_Task item_
Copy, word for word, the lines of the entries below between the one with "logic [CNT_W-1:0] w_count_nxt;" and the one with "r_count <= w_count_nxt;", inclusive, and leave out everything else.

_The data_
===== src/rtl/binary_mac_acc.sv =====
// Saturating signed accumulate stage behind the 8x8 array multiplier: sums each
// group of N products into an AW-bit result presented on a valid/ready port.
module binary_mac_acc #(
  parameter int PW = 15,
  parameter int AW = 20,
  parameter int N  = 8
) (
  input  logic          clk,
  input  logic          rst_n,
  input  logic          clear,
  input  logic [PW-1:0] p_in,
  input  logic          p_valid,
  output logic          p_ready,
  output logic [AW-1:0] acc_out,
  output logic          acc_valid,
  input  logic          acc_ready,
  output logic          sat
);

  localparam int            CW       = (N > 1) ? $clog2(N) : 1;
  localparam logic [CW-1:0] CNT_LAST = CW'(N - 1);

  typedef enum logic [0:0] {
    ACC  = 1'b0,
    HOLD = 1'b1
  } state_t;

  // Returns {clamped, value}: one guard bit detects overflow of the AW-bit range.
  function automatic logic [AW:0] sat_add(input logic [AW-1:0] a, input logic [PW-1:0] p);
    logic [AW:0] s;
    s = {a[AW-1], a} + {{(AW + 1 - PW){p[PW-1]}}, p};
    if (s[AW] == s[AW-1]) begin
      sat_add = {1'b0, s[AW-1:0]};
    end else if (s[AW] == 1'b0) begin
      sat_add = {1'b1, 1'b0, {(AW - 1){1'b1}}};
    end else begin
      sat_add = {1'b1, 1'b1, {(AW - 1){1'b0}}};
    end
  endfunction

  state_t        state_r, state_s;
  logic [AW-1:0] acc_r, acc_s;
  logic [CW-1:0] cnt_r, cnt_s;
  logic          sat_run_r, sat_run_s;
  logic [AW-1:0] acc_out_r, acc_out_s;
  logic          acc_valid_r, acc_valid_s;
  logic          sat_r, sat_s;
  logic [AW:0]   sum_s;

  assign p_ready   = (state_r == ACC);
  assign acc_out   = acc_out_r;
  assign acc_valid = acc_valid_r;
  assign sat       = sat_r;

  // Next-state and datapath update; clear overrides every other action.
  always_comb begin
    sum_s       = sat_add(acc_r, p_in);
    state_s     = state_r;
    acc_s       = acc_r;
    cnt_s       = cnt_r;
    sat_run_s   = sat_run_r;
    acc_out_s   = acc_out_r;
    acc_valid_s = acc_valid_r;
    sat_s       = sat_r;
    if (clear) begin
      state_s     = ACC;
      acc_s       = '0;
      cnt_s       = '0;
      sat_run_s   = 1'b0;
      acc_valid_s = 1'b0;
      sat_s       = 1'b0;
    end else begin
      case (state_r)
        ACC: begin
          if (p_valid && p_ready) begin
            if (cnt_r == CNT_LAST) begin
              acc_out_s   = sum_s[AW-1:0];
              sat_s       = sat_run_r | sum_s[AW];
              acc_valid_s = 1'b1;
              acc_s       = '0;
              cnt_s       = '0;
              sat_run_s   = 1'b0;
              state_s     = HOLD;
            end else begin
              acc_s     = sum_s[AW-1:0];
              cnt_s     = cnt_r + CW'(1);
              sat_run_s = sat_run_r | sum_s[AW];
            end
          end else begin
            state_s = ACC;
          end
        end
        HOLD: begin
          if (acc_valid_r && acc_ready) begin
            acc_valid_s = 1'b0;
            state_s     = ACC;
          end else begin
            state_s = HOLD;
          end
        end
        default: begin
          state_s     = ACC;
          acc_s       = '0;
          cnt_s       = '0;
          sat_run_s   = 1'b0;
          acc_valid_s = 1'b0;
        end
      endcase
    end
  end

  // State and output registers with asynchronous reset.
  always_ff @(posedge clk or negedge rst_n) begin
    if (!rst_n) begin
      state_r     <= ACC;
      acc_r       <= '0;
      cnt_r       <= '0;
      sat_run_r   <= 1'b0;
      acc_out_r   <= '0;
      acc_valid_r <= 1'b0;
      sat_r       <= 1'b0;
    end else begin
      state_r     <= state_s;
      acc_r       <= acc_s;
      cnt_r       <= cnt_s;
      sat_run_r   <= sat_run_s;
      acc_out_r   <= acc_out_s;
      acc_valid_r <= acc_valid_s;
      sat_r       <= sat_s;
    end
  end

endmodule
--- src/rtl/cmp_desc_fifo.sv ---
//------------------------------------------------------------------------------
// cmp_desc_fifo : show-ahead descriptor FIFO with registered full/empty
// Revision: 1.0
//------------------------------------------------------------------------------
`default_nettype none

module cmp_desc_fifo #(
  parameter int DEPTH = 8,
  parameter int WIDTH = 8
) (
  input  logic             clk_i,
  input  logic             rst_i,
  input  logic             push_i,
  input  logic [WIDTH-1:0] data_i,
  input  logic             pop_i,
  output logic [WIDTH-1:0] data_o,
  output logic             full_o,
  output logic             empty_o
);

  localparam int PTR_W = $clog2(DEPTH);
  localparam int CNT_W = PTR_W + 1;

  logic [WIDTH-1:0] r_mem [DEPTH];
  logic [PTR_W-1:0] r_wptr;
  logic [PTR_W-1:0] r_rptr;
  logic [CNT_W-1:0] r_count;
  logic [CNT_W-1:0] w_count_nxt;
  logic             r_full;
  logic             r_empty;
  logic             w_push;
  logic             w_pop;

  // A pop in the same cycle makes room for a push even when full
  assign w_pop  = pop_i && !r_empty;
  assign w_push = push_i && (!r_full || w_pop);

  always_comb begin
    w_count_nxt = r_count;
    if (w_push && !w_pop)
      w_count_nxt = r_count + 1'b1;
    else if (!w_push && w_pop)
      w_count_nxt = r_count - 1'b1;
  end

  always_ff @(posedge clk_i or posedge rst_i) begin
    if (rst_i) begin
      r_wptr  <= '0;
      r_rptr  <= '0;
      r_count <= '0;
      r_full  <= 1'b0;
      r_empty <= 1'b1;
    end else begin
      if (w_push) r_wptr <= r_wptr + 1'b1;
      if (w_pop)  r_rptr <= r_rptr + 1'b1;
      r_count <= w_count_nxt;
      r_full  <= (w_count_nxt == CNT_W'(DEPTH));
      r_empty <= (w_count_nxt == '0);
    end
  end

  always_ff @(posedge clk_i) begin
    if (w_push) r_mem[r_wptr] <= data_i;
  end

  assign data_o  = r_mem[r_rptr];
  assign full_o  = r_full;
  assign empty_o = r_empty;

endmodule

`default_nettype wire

_The answer_
  logic [CNT_W-1:0] w_count_nxt;
  logic             r_full;
  logic             r_empty;
  logic             w_push;
  logic             w_pop;

  // A pop in the same cycle makes room for a push even when full
  assign w_pop  = pop_i && !r_empty;
  assign w_push = push_i && (!r_full || w_pop);

  always_comb begin
    w_count_nxt = r_count;
    if (w_push && !w_pop)
      w_count_nxt = r_count + 1'b1;
    else if (!w_push && w_pop)
      w_count_nxt = r_count - 1'b1;
  end

  always_ff @(posedge clk_i or posedge rst_i) begin
    if (rst_i) begin
      r_wptr  <= '0;
      r_rptr  <= '0;
      r_count <= '0;
      r_full  <= 1'b0;
      r_empty <= 1'b1;
    end else begin
      if (w_push) r_wptr <= r_wptr + 1'b1;
      if (w_pop)  r_rptr <= r_rptr + 1'b1;
      r_count <= w_count_nxt;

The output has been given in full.